The biennial programme is running through 30 July; on 31 July, the Ülemiste venue is hosting the final Doomsday Party. It should be noted, of course, that the Tallinn art life offers plenty of other artistic highlights in July. On 16 July, a joint exhibition by the well-known Estonian artist focusing on the subject of social relationships Tanja Muravskaja, freshly back from her residency in Brussels, where she was forced to spend the lockdown time, and the Belorussian artist Alina Bliumis opened at the Tallinn Art Hall. Entitled Narrating Against the Grain, it ‘brings together two artists who share the experience of growing up in Soviet Eastern Europe as well as a thematic interest in transcending borderlines, the constructed-ness of national identity, the entanglement of art and politics and the im/mobility of migrants.

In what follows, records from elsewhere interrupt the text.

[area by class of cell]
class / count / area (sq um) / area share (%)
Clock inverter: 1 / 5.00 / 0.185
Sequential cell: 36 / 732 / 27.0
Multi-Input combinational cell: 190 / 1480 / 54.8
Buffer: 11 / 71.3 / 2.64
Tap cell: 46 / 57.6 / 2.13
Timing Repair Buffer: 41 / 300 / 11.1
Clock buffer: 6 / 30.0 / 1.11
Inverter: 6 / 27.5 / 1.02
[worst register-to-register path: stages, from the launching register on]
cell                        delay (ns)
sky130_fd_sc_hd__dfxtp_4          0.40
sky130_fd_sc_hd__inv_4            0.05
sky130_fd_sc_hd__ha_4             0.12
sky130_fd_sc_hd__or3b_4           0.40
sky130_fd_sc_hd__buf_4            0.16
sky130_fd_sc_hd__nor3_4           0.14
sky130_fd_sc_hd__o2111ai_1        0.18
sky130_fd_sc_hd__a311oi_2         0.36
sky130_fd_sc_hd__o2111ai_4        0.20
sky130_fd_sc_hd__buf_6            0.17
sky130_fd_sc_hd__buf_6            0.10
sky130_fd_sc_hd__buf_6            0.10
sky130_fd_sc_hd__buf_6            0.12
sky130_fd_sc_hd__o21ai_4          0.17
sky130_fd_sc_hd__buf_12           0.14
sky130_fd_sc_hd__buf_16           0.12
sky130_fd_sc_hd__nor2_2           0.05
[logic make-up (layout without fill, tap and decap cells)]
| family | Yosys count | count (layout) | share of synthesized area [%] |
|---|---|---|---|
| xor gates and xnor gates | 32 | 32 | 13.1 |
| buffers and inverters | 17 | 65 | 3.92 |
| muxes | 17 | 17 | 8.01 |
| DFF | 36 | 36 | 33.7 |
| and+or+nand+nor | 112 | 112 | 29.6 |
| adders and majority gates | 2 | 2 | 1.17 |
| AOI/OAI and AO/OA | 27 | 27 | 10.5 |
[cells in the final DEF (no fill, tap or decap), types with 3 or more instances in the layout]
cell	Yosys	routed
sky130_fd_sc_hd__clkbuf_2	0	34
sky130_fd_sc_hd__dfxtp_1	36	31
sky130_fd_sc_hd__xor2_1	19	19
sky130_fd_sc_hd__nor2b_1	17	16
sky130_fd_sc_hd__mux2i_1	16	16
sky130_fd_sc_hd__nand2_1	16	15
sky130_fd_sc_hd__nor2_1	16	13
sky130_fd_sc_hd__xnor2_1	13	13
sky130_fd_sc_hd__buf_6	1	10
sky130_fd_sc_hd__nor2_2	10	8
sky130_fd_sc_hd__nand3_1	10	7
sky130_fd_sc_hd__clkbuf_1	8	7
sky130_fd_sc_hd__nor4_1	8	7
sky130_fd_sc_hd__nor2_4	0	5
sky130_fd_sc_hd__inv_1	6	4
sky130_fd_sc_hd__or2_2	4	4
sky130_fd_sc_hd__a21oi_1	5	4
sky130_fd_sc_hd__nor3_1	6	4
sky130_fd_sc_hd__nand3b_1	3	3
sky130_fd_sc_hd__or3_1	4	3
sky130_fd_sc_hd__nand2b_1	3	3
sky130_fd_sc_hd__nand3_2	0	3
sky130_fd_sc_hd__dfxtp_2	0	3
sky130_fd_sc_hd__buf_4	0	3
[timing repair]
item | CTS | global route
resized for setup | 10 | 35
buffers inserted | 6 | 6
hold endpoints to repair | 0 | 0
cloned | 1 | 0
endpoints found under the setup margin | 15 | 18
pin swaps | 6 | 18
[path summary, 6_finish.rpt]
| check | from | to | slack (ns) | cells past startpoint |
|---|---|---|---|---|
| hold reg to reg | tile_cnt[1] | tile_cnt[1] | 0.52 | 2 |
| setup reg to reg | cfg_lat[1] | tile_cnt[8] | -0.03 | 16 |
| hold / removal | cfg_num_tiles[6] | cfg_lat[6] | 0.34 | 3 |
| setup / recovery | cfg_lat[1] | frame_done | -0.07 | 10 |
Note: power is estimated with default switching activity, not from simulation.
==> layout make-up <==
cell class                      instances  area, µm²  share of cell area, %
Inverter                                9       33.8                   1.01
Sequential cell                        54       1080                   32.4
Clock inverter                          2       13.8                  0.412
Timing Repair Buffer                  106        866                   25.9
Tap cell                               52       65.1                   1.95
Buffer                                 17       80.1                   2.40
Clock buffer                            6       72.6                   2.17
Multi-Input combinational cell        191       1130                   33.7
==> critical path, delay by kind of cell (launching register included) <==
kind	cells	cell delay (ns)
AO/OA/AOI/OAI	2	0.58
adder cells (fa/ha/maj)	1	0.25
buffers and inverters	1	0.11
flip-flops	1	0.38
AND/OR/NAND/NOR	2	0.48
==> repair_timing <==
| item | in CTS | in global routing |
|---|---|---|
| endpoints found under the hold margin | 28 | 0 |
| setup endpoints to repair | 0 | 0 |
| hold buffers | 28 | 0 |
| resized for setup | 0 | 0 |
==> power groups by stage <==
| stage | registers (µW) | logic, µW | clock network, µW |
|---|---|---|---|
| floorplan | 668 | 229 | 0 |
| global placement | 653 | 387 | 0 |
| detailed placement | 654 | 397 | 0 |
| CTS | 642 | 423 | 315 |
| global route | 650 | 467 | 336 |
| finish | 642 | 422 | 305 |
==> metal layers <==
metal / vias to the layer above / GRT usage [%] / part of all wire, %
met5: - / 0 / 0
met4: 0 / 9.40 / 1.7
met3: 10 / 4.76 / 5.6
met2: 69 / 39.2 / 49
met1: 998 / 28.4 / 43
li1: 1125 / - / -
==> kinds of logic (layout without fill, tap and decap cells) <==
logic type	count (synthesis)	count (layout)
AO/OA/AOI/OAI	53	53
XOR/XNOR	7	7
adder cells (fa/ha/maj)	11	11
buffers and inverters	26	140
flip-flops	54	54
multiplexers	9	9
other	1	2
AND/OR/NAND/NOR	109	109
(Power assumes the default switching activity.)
$ cat config.mk
export PLATFORM = sky130hd
export DESIGN_NAME = pwm_duty_ctrl
export DESIGN_NICKNAME = d
export VERILOG_FILES = /design/src/rtl/pwm_pkg.sv /design/src/rtl/pwm_frame_timer.sv /design/src/rtl/pwm_duty_ctrl.sv
export SDC_FILE = /design/constraint.sdc
export NUM_CORES = 1
export LEC_CHECK = 0
export ABC_AREA = 0
export CORE_MARGIN = 2
export CORE_UTILIZATION = 49
export DETAILED_ROUTE_END_ITERATION = 10
export PLACE_DENSITY = 0.71
export SLEW_MARGIN = 10
export SYNTH_ARGS = -nofsm -noshare
export SYNTH_HDL_FRONTEND = slang
export SYNTH_SLANG_ARGS = --single-unit
$ cat constraint.sdc
create_clock -name clk -period 4.8 [get_ports clk]
set_clock_uncertainty 0.15 [all_clocks]
set_input_delay 0.48 -clock clk [delete_from_list [all_inputs] [get_ports clk]]
set_output_delay 0.48 -clock clk [all_outputs]
set_load 0.03 [all_outputs]
$ cat src/rtl/pwm_pkg.sv
// Shared definitions for the PWM duty-cycle path: the pulse-width word
// size used by both pwm_duty_ctrl and PWM, the sequencer state encoding,
// and the clamp applied to incoming targets.
package pwm_pkg;

  // Width of the PWM.PW pulse-width word.
  localparam int unsigned PWM_W = 12;

  // Sequencer states. OFF holds the output at zero and refuses targets,
  // IDLE sits on the target, and RAMP slews toward it once per frame.
  typedef enum logic [1:0] {
    ST_OFF  = 2'd0,
    ST_IDLE = 2'd1,
    ST_RAMP = 2'd2
  } pwm_state_e;

  // Limit a requested pulse width to [lo, hi].
  function automatic int unsigned clamp_pw(input int unsigned value,
                                           input int unsigned lo,
                                           input int unsigned hi);
    int unsigned result;
    result = value;
    if (result < lo) result = lo;
    if (result > hi) result = hi;
    return result;
  endfunction

endpackage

The global refugee reception crisis as well as the dramatic transformations in Europe during the pandemic have been catalysts for these artists to create artistic narratives that go against the grain and engage with forms of being in-between geographies and the struggle over self.’

Artwork by Kris Lemsalu / exhibition ‘Love Song Sing Along’ at the Kai art centre

17 July saw the unveiling of a joint exhibition of the Estonian artist Kris Lemsalu, who is known for reinventing the genre and potential of ceramics, and her partner Kyp Malone; it is called ‘Love Song Sing Along (Once Again With Feeling!)’ at the Kai art centre. The project initially opened in early spring at the Berlin KW Institute for Contemporary Art; due to the lockdown, however, it was destined to stay open for a very short time. The show has now been given a new lease of life at the relatively new Tallin art centre facing the seashore. And the exhibition fits the general mood perfectly ‒ this atmosphere of blossoming after a cold and long ‘winter’, a new understanding of how important our relationships are and how much we need each other. The show actually now reads as a take on this story we have lived through together.

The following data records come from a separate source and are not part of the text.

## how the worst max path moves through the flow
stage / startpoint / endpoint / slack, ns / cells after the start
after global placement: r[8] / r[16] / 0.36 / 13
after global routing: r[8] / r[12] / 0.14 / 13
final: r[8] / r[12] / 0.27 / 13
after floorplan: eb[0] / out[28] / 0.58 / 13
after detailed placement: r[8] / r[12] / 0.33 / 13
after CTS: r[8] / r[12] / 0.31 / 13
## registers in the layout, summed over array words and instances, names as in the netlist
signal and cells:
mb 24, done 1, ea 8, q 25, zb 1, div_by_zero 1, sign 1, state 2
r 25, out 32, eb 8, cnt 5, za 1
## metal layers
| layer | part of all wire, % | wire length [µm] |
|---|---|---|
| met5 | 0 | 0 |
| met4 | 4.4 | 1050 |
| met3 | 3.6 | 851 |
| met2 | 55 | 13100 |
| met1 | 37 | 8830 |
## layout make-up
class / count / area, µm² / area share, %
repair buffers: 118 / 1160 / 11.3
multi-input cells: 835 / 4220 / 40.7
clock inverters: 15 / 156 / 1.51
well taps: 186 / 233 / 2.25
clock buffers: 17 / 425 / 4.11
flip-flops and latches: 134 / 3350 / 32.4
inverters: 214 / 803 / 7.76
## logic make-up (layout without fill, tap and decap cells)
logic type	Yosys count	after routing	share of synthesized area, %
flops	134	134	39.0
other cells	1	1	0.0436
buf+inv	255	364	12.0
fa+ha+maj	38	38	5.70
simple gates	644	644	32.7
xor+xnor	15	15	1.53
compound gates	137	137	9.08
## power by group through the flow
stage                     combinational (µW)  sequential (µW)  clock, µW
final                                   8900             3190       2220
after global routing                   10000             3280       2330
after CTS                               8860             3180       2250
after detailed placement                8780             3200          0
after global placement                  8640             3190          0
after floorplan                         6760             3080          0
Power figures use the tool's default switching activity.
File: src/rtl/mem_cmd_pkg.sv
// Shared types and constants for the memory command sequencer.
//   state_t : sequencer FSM states
//   cmd_t   : one queued command {op, addr, wdata}, 12 bits
package mem_cmd_pkg;

  localparam int   ADDR_W   = 3;
  localparam int   DATA_W   = 8;
  localparam logic OP_READ  = 1'b0;
  localparam logic OP_WRITE = 1'b1;

  typedef enum logic [1:0] {
    IDLE,
    ISSUE,
    WAIT,
    RESP
  } state_t;

  typedef struct packed {
    logic              op;
    logic [ADDR_W-1:0] addr;
    logic [DATA_W-1:0] wdata;
  } cmd_t;

endpackage
<file path="config.mk">
export PLATFORM = sky130hd
export DESIGN_NAME = mul_div_hilo_unit
export DESIGN_NICKNAME = d
export VERILOG_FILES = /design/src/rtl/mul_div_hilo_unit.sv
export SDC_FILE = /design/constraint.sdc
export NUM_CORES = 1
export LEC_CHECK = 0
export CAP_MARGIN = 20
export CORE_UTILIZATION = 51
export DETAILED_ROUTE_END_ITERATION = 16
export PLACE_DENSITY_LB_ADDON = 0.05
export SYNTH_ARGS = -nofsm -noshare
export SYNTH_HDL_FRONTEND = slang
export SYNTH_SLANG_ARGS = --single-unit
</file>
<file path="constraint.sdc">
create_clock -name clock -period 3.9 [get_ports clock]
set_input_delay 1.17 -clock clock [delete_from_list [all_inputs] [get_ports clock]]
set_output_delay 1.17 -clock clock [all_outputs]
set_load 0.05 [all_outputs]
</file>
==> config.mk <==
export PLATFORM = sky130hd
export DESIGN_NAME = spi_command_router
export DESIGN_NICKNAME = d
export VERILOG_FILES = /design/src/rtl/spi_command_router.sv
export SDC_FILE = /design/constraint.sdc
export NUM_CORES = 1
export LEC_CHECK = 0
export ABC_AREA = 1
export CORE_ASPECT_RATIO = 1.2
export CORE_UTILIZATION = 49
export CTS_CLUSTER_DIAMETER = 40
export DETAILED_ROUTE_END_ITERATION = 10
export GPL_TIMING_DRIVEN = 1
export PLACE_DENSITY_LB_ADDON = 0.2
export SKIP_CTS_REPAIR_TIMING = 1
export SYNTH_ARGS = -nofsm -noshare
export SYNTH_HDL_FRONTEND = slang
export SYNTH_SLANG_ARGS = --single-unit
==> constraint.sdc <==
create_clock -name clk -period 1.5 [get_ports clk]
set_input_delay 0.225 -clock clk [delete_from_list [all_inputs] [get_ports clk]]
set_output_delay 0.225 -clock clk [all_outputs]
set_load 0.02 [all_outputs]
File: src/rtl/detect_event_monitor_if.sv
// Snapshot handshake between the event monitor (master) and its consumer (slave).
interface detect_event_monitor_if #(
  parameter int CNT_W = 8
) ();
  logic             snap_valid;
  logic             snap_ready;
  logic [CNT_W-1:0] snap_count;
  logic             snap_sat;

  modport master (
    output snap_valid,
    output snap_count,
    output snap_sat,
    input  snap_ready
  );

  modport slave (
    input  snap_valid,
    input  snap_count,
    input  snap_sat,
    output snap_ready
  );
endinterface

File: src/rtl/detect_event_monitor.sv
// Windowed match counter behind the sequence detector, with snapshot port, threshold irq and overrun flag.
// Optional DET_MON_EDGE_EN: count only 0->1 transitions of det_in instead of every high cycle.
//
// state  | meaning
// -------+-------------------------------------------------
// S_IDLE | monitor off; live count and window counter held at 0
// S_RUN  | counting matches over windows of WINDOW cycles
module detect_event_monitor #(
  parameter int          CNT_W  = 8,
  parameter int          WIN_W  = 16,
  parameter int unsigned WINDOW = 1000
) (
  input  logic                   clk,
  input  logic                   arstn,
  input  logic                   det_in,
  input  logic                   en,
  input  logic [CNT_W-1:0]       thresh,
  input  logic                   clr_ovr,
  output logic                   snap_ovr,
  output logic                   irq,
  output logic                   busy,
  detect_event_monitor_if.master snap
);

  localparam logic [WIN_W-1:0] WIN_LAST = WIN_W'(WINDOW - 1);
  localparam logic [CNT_W-1:0] CNT_MAX  = {CNT_W{1'b1}};

  typedef enum logic {S_IDLE, S_RUN} state_t;

  state_t state_q, state_d;

  logic [CNT_W-1:0] live_cnt_q, cnt_nxt;
  logic             sat_q, sat_nxt;
  logic [WIN_W-1:0] win_cnt_q;
  logic             armed_q;
  logic             irq_q;
  logic             snap_valid_q;
  logic [CNT_W-1:0] snap_count_q;
  logic             snap_sat_q;
  logic             ovr_q;

  logic active, evt, win_end, load, irq_fire;

  always_ff @(posedge clk or negedge arstn) begin
    if (!arstn) state_q <= S_IDLE;
    else        state_q <= state_d;
  end

  always_comb begin
    state_d = state_q;
    case (state_q)
      S_IDLE:  if (en)  state_d = S_RUN;
      S_RUN:   if (!en) state_d = S_IDLE;
      default: state_d = S_IDLE;
    endcase
  end

  // A RUN cycle with en low is the exit cycle: its partial window is thrown away.
  assign active = (state_q == S_RUN) && en;

`ifdef DET_MON_EDGE_EN
  logic det_prev_q;

  always_ff @(posedge clk or negedge arstn) begin
    if (!arstn) det_prev_q <= 1'b0;
    else        det_prev_q <= active ? det_in : 1'b0;
  end

  assign evt = active && det_in && !det_prev_q;
`else
  assign evt = active && det_in;
`endif

  assign cnt_nxt  = (evt && (live_cnt_q != CNT_MAX)) ? live_cnt_q + 1'b1 : live_cnt_q;
  assign sat_nxt  = sat_q | (evt && (live_cnt_q == CNT_MAX));
  assign win_end  = active && (win_cnt_q == WIN_LAST);
  assign load     = win_end && (!snap_valid_q || snap.snap_ready);
  assign irq_fire = active && armed_q && (thresh != '0) && (cnt_nxt >= thresh);

  always_ff @(posedge clk or negedge arstn) begin
    if (!arstn) begin
      live_cnt_q <= '0;
      sat_q      <= 1'b0;
      win_cnt_q  <= '0;
      armed_q    <= 1'b1;
    end else if (!active || win_end) begin
      live_cnt_q <= '0;
      sat_q      <= 1'b0;
      win_cnt_q  <= '0;
      armed_q    <= 1'b1;
    end else begin
      live_cnt_q <= cnt_nxt;
      sat_q      <= sat_nxt;
      win_cnt_q  <= win_cnt_q + 1'b1;
      armed_q    <= armed_q & ~irq_fire;
    end
  end

  always_ff @(posedge clk or negedge arstn) begin
    if (!arstn) begin
      irq_q        <= 1'b0;
      snap_valid_q <= 1'b0;
      snap_count_q <= '0;
      snap_sat_q   <= 1'b0;
      ovr_q        <= 1'b0;
    end else begin
      irq_q <= irq_fire;
      if (load) begin
        snap_valid_q <= 1'b1;
        snap_count_q <= cnt_nxt;
        snap_sat_q   <= sat_nxt;
      end else if (snap_valid_q && snap.snap_ready) begin
        snap_valid_q <= 1'b0;
      end
      // A dropped window end outranks a simultaneous clear.
      if (win_end && !load) ovr_q <= 1'b1;
      else if (clr_ovr)     ovr_q <= 1'b0;
    end
  end

  assign snap.snap_valid = snap_valid_q;
  assign snap.snap_count = snap_count_q;
  assign snap.snap_sat   = snap_sat_q;
  assign snap_ovr        = ovr_q;
  assign irq             = irq_q;
  assign busy            = (state_q == S_RUN);

endmodule

File: src/flat_wrapper.sv
// flat-port wrapper written by rule: the top's interface ports become plain ports
module detect_event_monitor_flat 
#(
  parameter int          CNT_W  = 8,
  parameter int          WIN_W  = 16,
  parameter int unsigned WINDOW = 1000
)
  (clk, arstn, det_in, en, thresh, clr_ovr, snap_ovr, irq, busy, snap_snap_valid, snap_snap_count, snap_snap_sat, snap_snap_ready);
  detect_event_monitor_if #(.CNT_W(CNT_W)) snap_i ();
  input  logic clk;
  input  logic arstn;
  input  logic det_in;
  input  logic en;
  input  logic [CNT_W-1:0] thresh;
  input  logic clr_ovr;
  output logic snap_ovr;
  output logic irq;
  output logic busy;
  output wire logic [$bits(snap_i.snap_valid)-1:0] snap_snap_valid;
  output wire logic [$bits(snap_i.snap_count)-1:0] snap_snap_count;
  output wire logic [$bits(snap_i.snap_sat)-1:0] snap_snap_sat;
  input wire logic [$bits(snap_i.snap_ready)-1:0] snap_snap_ready;
  assign snap_snap_valid = snap_i.snap_valid;
  assign snap_snap_count = snap_i.snap_count;
  assign snap_snap_sat = snap_i.snap_sat;
  assign snap_i.snap_ready = snap_snap_ready;
  detect_event_monitor #(.CNT_W(CNT_W), .WIN_W(WIN_W), .WINDOW(WINDOW)) u_core (.clk(clk), .arstn(arstn), .det_in(det_in), .en(en), .thresh(thresh), .clr_ovr(clr_ovr), .snap_ovr(snap_ovr), .irq(irq), .busy(busy), .snap(snap_i));
endmodule
File: config.mk
export PLATFORM = sky130hd
export DESIGN_NAME = detect_event_monitor_flat
export DESIGN_NICKNAME = d
export VERILOG_FILES = /design/src/rtl/detect_event_monitor_if.sv /design/src/rtl/detect_event_monitor.sv /design/src/flat_wrapper.sv
export SDC_FILE = /design/constraint.sdc
export NUM_CORES = 1
export LEC_CHECK = 0
export BUFFER_PORTS_ARGS = -buffer_cell sky130_fd_sc_hd__buf_2
export CORE_ASPECT_RATIO = 1.5
export CORE_MARGIN = 3
export CORE_UTILIZATION = 51
export CTS_CLUSTER_DIAMETER = 30
export DETAILED_ROUTE_END_ITERATION = 16
export GPL_ROUTABILITY_DRIVEN = 0
export PLACE_DENSITY = 0.73
export SYNTH_ARGS = -nofsm -noshare
export SYNTH_HDL_FRONTEND = slang
export SYNTH_SLANG_ARGS = --single-unit
File: constraint.sdc
create_clock -name clk -period 2.32 [get_ports clk]
set_clock_uncertainty 0.2 [all_clocks]
set_input_delay 0.116 -clock clk [delete_from_list [all_inputs] [get_ports clk]]
set_output_delay 0.116 -clock clk [all_outputs]
set_load 0.01 [all_outputs]
## After elaboration in Yosys (flattened, before gate mapping)

Index checks and enable logic that the tools add are counted.

- Register bits after elaboration: 39
- Input bits: 14
- Output and inout port bits: 13
- Word-level logic and storage cells: 48

- $add $sub $neg: 2
- $lt $le $gt $ge: 1
- Equal/unequal tests: 3
- Muxes and demuxes: 10
- Bitwise logic cells: 3
- Reductions and logical operators: 19

Operators with widths:

| cell | count |
|---|---|
| $add 16x1->16 const B | 1 |
| $eq 16x10->1 const B | 1 |
| $mux 16 | 1 |
| $mux 8 | 2 |
| $logic_and 1x1->1 | 11 |
| $add 8x1->8 const B | 1 |
| $eq 8x8->1 const B | 1 |
| $ge 8x8->1 | 1 |
| $ne 8x8->1 const B | 1 |
| $reduce_bool 8->1 | 1 |
| $mux 1 | 7 |
| $reduce_bool 2->1 | 2 |
| $logic_not 1->1 | 3 |
| $logic_or 1x1->1 | 2 |
| $and 1x1->1 | 1 |
| $not 1->1 | 1 |
| $or 1x1->1 | 1 |

## Longest topological paths before layout

Gate-level depths: netlist of run 1.

- Word-level depth: 9
- Mapped depth: 10
- Mapped depth without buffers: 10

## Least setup slack after synthesis of run 1

Ideal clock, no wire load.

- Path kind: reg2reg
- Start point: register u_core.live_cnt_q[0]
- End point: register u_core.armed_q
- Library setup time: 0.061 ns
- Arrival: 2.175 ns
- Required time: 2.059 ns
- Slack: -0.116 ns
- Stages on the path, launching flop included: 10
- Buffers on the path: 0
- Period minus slack after synthesis: 2.436 ns
- Cell sequence: dfrtp_1 > ha_1 > nand3_1 > nor2_1 > and3_1 > mux2_2 > ha_1 > a21o_1 > a211oi_1 > a221o_1

- Longest elaborated chain between the ends: 8
- Elaborated cells on any way between the ends: 9
- Classes of those cells: add/sub (1); order compare (1); eq/ne (1); mux (2); bitwise (2); reduce/logical (2)

Ends and longest elaborated chain:

| item | line | source |
|---|---|---|
| start: declaration | detect_event_monitor.sv:32 | `logic [CNT_W-1:0] live_cnt_q, cnt_nxt;` |
| start signal: assignment | detect_event_monitor.sv:92 | `live_cnt_q <= cnt_nxt;` |
| branches (longest 2 deep; another with $add 8x1->8) | n/a |  |
| $mux 8 * | detect_event_monitor.sv:74 | `assign cnt_nxt = (evt && (live_cnt_q != CNT_MAX)) ? live_cnt_q + 1'b1 : live_cnt_q;` |
| named net u_core.cnt_nxt[6] | detect_event_monitor.sv:32 |  |
| $ge 8x8->1 * | detect_event_monitor.sv:78 | `assign irq_fire = active && armed_q && (thresh != '0) && (cnt_nxt >= thresh);` |
| $logic_and 1x1->1 * | detect_event_monitor.sv:78 |  |
| $not 1->1 * | detect_event_monitor.sv:95 | `armed_q <= armed_q & ~irq_fire;` |
| $and 1x1->1 * | detect_event_monitor.sv:95 |  |
| $mux 1 * | detect_event_monitor.sv:86 | `end else if (!active \|\| win_end) begin` |
| end signal: assignment | detect_event_monitor.sv:95 |  |
| end: declaration | detect_event_monitor.sv:35 | `logic armed_q;` |

Mark *: on every way through the listed nets, which the timed path passes.
A chain may end at the register's enable or synchronous reset.

## Worst setup path after layout of run 1

Same ends and word-level chain as after synthesis.

==> results.toml, run 1 <==
[synthesis]
yosys.area.top_type = "dfrtp_1"
avgSynthCellArea_sq_um = 10.5
synth_top_area_share_pct = 48.4
yosys-top-cells-area = "dfrtp_1 48%, ha_1 6.4%, xor2_1 6.2%, mux2_2 5.2%, nor2_1 5.2%"
syn_inst = 187
yosysUniqueCellTypes = 32
yosys_register_bits = 39
yosysSeqAreaShare_pct = 49.7
syn_area_sq_um = 1960
syn_nets = 211
synth_warnings = 0

[cts]
cts_sinks = 39
insertion_delay_ns = 0.29
clockBufferDepth = 2
cts_root_buf = "clkbuf_8"
clk_pin_slew_ns = 0.08
cts_tree = "done"
htreeDepth = 2
numCtsBuffers = 5

[sta]
slew-limit-headroom_pct = 42.6
layout_setup_ws_ns = -0.137
drv_slew = 0
setup_tns_ns = -0.240
hold_violations = 0
rsz0062_at_grt = "true"
max_freq_ghz = 0.407
setup_viol = 2
period_share_pct = 106
worstMarginPinSlew_ns = 0.861
finalWorstPathRequiredPeriod_ns = 2.46

[worst_setup_path]
rr_worst_depth = 9
cp-start-kind = "flop"
crit_path_end_kind = "flop"
timing.rr.start = "u_core.live_cnt_q[0]"
cp.required_ns = 2.34
slowest_delay_ns = 0.37
worstPathCellList = "ha_2, nand3_2, nor2_2, and3_1, mux2_4, ha_4, and3_1, o211ai_1, a221o_1"
worstPathBufferInverterCount = 0
worstPathArrival_ns = 2.48
slowest_stage = "dfrtp_1"
crit_top_cell = "and3_1"
crit_fanout = 3
r2r_end = "u_core.armed_q"
path_delay_family = "simple AND/OR/NAND/NOR gates"
critical_path_class = "reg2reg"
ff2ff_setup_slack_ns = -0.14

[finish]
fillers = 282
final_net_count = 267
final_area_sq_um = 2510
fin_util_pct = 68.1
drive_gt1_share_pct = 33.2
finalNonFillerCells = 287
seq_area_sq_um = 980
final_common_cell = "dfrtp_1"
synthToLayoutAreaGrowth_pct = 27.7
n_antenna_cell = 0
multi_input_area_sq_um = 1000
mostFrequentLayoutCells = "36 x dfrtp_1, 26 x buf_2, 25 x nor2_1"

[drt]
wl_um = 4590
antenna_left = 0
route.detailed.drc = 0
drtIter0Drc = 47
viasPerCell = 5.54
wl_per_cell_um = 16.0
first_pass_iters = 4
vias = 1590

[pwr]
p_per_area_nw_per_um2 = 503
p_leak_nw = 1.29
worst_ir_drop_vdd_uv = 449
power_w = 0.00126

[global_route]
grt_pass1_vias = 1626
grt_max_degree = 40
grt_pass1_wl_um = 7290
grt_antenna_before_repair = 0
grt_use_total_pct = 20.9
grt_overflow_total = 0

[place]
place_inst = 270
placed_area_sq_um = 2280
dp_hpwl_um = 3210
io_buffers = 26

[hold_path]
whs_endpoint = "u_core.irq"
hp-class = "in2reg"
min_path_cells = 4
hold_start = "thresh[3]"

[die]
start_util_pct = 53.3
coreArea_sq_um = 3680
die_w_um = 56.7
io_pins = 27
row_count = 27
die_area_sq_um = 4650
die_y_um = 82.0

[outcome]
status = "complete, but fails checks"
violations = "negative setup slack"

[flow_run]
drv_cap = 0
## config.mk

```make
export PLATFORM = sky130hd
export DESIGN_NAME = tag_alloc
export DESIGN_NICKNAME = d
export VERILOG_FILES = /design/src/rtl/tag_alloc_pkg.sv /design/src/rtl/tag_alloc_s.sv /design/src/rtl/tag_alloc.sv
export SDC_FILE = /design/constraint.sdc
export NUM_CORES = 1
export LEC_CHECK = 0
export BUFFER_PORTS_ARGS = -buffer_cell sky130_fd_sc_hd__buf_2
export CORE_ASPECT_RATIO = 1.2
export CORE_MARGIN = 2
export CORE_UTILIZATION = 35
export DETAILED_ROUTE_END_ITERATION = 8
export HOLD_SLACK_MARGIN = 0.1
export SLEW_MARGIN = 20
export SYNTH_ARGS = -nofsm -noshare
export SYNTH_HDL_FRONTEND = slang
export SYNTH_HIERARCHICAL = 1
export SYNTH_SLANG_ARGS = --single-unit
```

## constraint.sdc

```tcl
create_clock -name clk -period 12.09 [get_ports clk]
set_clock_uncertainty 0.2 [all_clocks]
set_input_delay 1.209 -clock clk [delete_from_list [all_inputs] [get_ports clk]]
set_output_delay 1.209 -clock clk [all_outputs]
set_load 0.02 [all_outputs]
```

View from the exhibition ‘Love Song Sing Along (Once Again With Feeling!)’ at the Kai art centre

Kaido Ole’s show All Together is running at the Temnikova & Kasela gallery, housed in the same building as Kai, through 16 August: it is a wonderful and deeply personal reading of the 20th-century art history. The KUMU museum presents noteworthy solo exhibitions by two Estonian artists who started their career back in the Soviet era, on the late 1960s – Ando Keskküla and Vello Vinn. You can read what we wrote about Ando Keskküla here; meanwhile, the prints of Vello Vinn are clearly one of the highlights of contemporary Estonian art. The exhibition curated by Elnara Taidre (who has quite frequently contributed to as a reviewer and a critic) is undoubtedly a success for the museum. Remarkably, to demonstrate the significance of Vello Vinn’s art in the context of Estonian art, his works are shown as if in dialogue with pieces by artists who are actively working right now ‒ musicians and artists Kiwa, printmaker Lilli-Krõõt Repnau and graphic designer Brit Pavelson, the aptly and poetically working photographic artist Krista Mölder and installation artist Kristina Õllek. A piece that merits a special mention is the phantasmagorical object by Kiwa that allows experiencing the time-tested psychedelic art by Vello Vinn in the most captivating and hypnotic manner. (This must-see exhibition is open through 9 August.) Another happy occasion is the reopening of the temporarily closed Contemporary Art Museum of Estonia (EKKM) with an exhibition by Jevgeni Zolotko.

Artwork by Vello Vinn / exhibition ‘Interreflections’ at the KUMU

In all, July in Tallinn has clearly unfolded as an exuberant month, jam-packed with events. Let us wait and see what Riga’s response to that will be in late August and early September when RIBOCA and Survival Kit are both launched. In any case, the viewers are definitely benefiting from this ‘art saturation’ that is migrating between the Baltic capitals ‒ particularly if they are able to plan their summers around it.